[Saved entries]
● ● ● ● ● ● ●
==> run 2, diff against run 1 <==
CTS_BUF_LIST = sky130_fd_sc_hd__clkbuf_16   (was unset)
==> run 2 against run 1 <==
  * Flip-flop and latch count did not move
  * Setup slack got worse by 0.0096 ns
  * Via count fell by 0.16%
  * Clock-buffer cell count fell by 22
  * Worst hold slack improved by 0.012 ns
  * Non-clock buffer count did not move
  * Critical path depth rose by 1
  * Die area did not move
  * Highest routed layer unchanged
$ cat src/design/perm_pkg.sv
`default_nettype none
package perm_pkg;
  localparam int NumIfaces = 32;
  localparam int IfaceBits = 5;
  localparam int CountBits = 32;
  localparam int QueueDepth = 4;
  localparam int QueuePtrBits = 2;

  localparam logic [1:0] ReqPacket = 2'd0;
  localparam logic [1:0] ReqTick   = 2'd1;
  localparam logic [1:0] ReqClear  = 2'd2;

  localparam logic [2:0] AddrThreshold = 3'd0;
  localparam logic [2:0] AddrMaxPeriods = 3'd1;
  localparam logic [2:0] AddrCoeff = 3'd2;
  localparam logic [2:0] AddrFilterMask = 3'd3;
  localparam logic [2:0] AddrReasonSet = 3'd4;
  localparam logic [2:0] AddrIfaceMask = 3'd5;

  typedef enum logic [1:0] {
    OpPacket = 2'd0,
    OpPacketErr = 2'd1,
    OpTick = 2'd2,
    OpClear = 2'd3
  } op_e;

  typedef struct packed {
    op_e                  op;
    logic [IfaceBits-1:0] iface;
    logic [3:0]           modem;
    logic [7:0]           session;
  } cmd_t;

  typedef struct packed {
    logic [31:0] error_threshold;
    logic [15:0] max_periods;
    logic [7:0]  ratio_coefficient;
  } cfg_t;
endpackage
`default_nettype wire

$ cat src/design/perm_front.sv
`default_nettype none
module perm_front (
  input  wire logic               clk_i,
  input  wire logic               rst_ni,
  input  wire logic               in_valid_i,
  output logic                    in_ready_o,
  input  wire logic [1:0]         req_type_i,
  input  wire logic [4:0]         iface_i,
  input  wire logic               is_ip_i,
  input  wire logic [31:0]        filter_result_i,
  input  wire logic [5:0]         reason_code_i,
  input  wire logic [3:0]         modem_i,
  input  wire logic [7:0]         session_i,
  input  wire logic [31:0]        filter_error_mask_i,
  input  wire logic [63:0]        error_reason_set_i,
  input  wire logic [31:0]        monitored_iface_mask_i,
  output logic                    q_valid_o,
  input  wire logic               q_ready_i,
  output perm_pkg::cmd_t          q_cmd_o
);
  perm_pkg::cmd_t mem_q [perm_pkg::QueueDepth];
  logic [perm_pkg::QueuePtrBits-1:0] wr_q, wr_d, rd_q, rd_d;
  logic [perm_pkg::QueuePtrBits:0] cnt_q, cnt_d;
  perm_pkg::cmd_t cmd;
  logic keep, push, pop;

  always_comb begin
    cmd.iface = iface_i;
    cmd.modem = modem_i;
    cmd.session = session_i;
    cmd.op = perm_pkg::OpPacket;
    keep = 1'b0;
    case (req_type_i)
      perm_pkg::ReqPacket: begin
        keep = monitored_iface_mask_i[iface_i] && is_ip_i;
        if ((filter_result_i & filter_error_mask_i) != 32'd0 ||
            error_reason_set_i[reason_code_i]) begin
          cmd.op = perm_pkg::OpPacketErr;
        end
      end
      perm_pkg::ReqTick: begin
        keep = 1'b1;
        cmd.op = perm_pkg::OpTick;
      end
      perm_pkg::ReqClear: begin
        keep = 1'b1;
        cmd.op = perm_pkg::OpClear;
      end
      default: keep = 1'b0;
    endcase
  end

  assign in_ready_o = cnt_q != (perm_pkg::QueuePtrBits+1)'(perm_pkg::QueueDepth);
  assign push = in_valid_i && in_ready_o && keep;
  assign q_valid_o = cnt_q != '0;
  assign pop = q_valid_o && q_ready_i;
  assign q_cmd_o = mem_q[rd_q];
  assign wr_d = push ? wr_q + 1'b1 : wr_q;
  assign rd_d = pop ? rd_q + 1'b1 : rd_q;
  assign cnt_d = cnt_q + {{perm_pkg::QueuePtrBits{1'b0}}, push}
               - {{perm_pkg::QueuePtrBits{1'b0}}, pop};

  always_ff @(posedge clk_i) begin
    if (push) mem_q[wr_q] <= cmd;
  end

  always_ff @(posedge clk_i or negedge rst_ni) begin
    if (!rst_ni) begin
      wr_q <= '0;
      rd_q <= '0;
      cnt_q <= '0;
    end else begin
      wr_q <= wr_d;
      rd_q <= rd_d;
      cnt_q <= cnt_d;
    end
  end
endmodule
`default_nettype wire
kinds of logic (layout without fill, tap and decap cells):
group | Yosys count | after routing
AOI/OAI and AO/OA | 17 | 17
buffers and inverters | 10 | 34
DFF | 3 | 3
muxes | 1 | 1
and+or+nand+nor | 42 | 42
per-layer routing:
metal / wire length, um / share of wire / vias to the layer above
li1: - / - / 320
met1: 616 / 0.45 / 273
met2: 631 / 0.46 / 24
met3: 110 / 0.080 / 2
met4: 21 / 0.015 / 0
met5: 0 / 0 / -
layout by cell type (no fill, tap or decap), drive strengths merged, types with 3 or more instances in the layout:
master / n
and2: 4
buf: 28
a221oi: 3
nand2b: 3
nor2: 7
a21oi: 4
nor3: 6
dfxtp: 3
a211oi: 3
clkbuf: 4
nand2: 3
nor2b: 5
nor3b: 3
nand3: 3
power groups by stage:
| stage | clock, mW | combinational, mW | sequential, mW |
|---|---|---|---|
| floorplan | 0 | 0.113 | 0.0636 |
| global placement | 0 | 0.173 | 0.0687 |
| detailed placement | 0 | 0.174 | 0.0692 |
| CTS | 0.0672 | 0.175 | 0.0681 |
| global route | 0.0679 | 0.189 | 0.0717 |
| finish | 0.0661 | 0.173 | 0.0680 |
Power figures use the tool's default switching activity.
● ● ● ● ● ● ●
### [YOUR OBJECTIVE]
Only one number is needed: please count the lines of the entries above in which the string "fell" occurs.

### [ANSWER SPACE]
2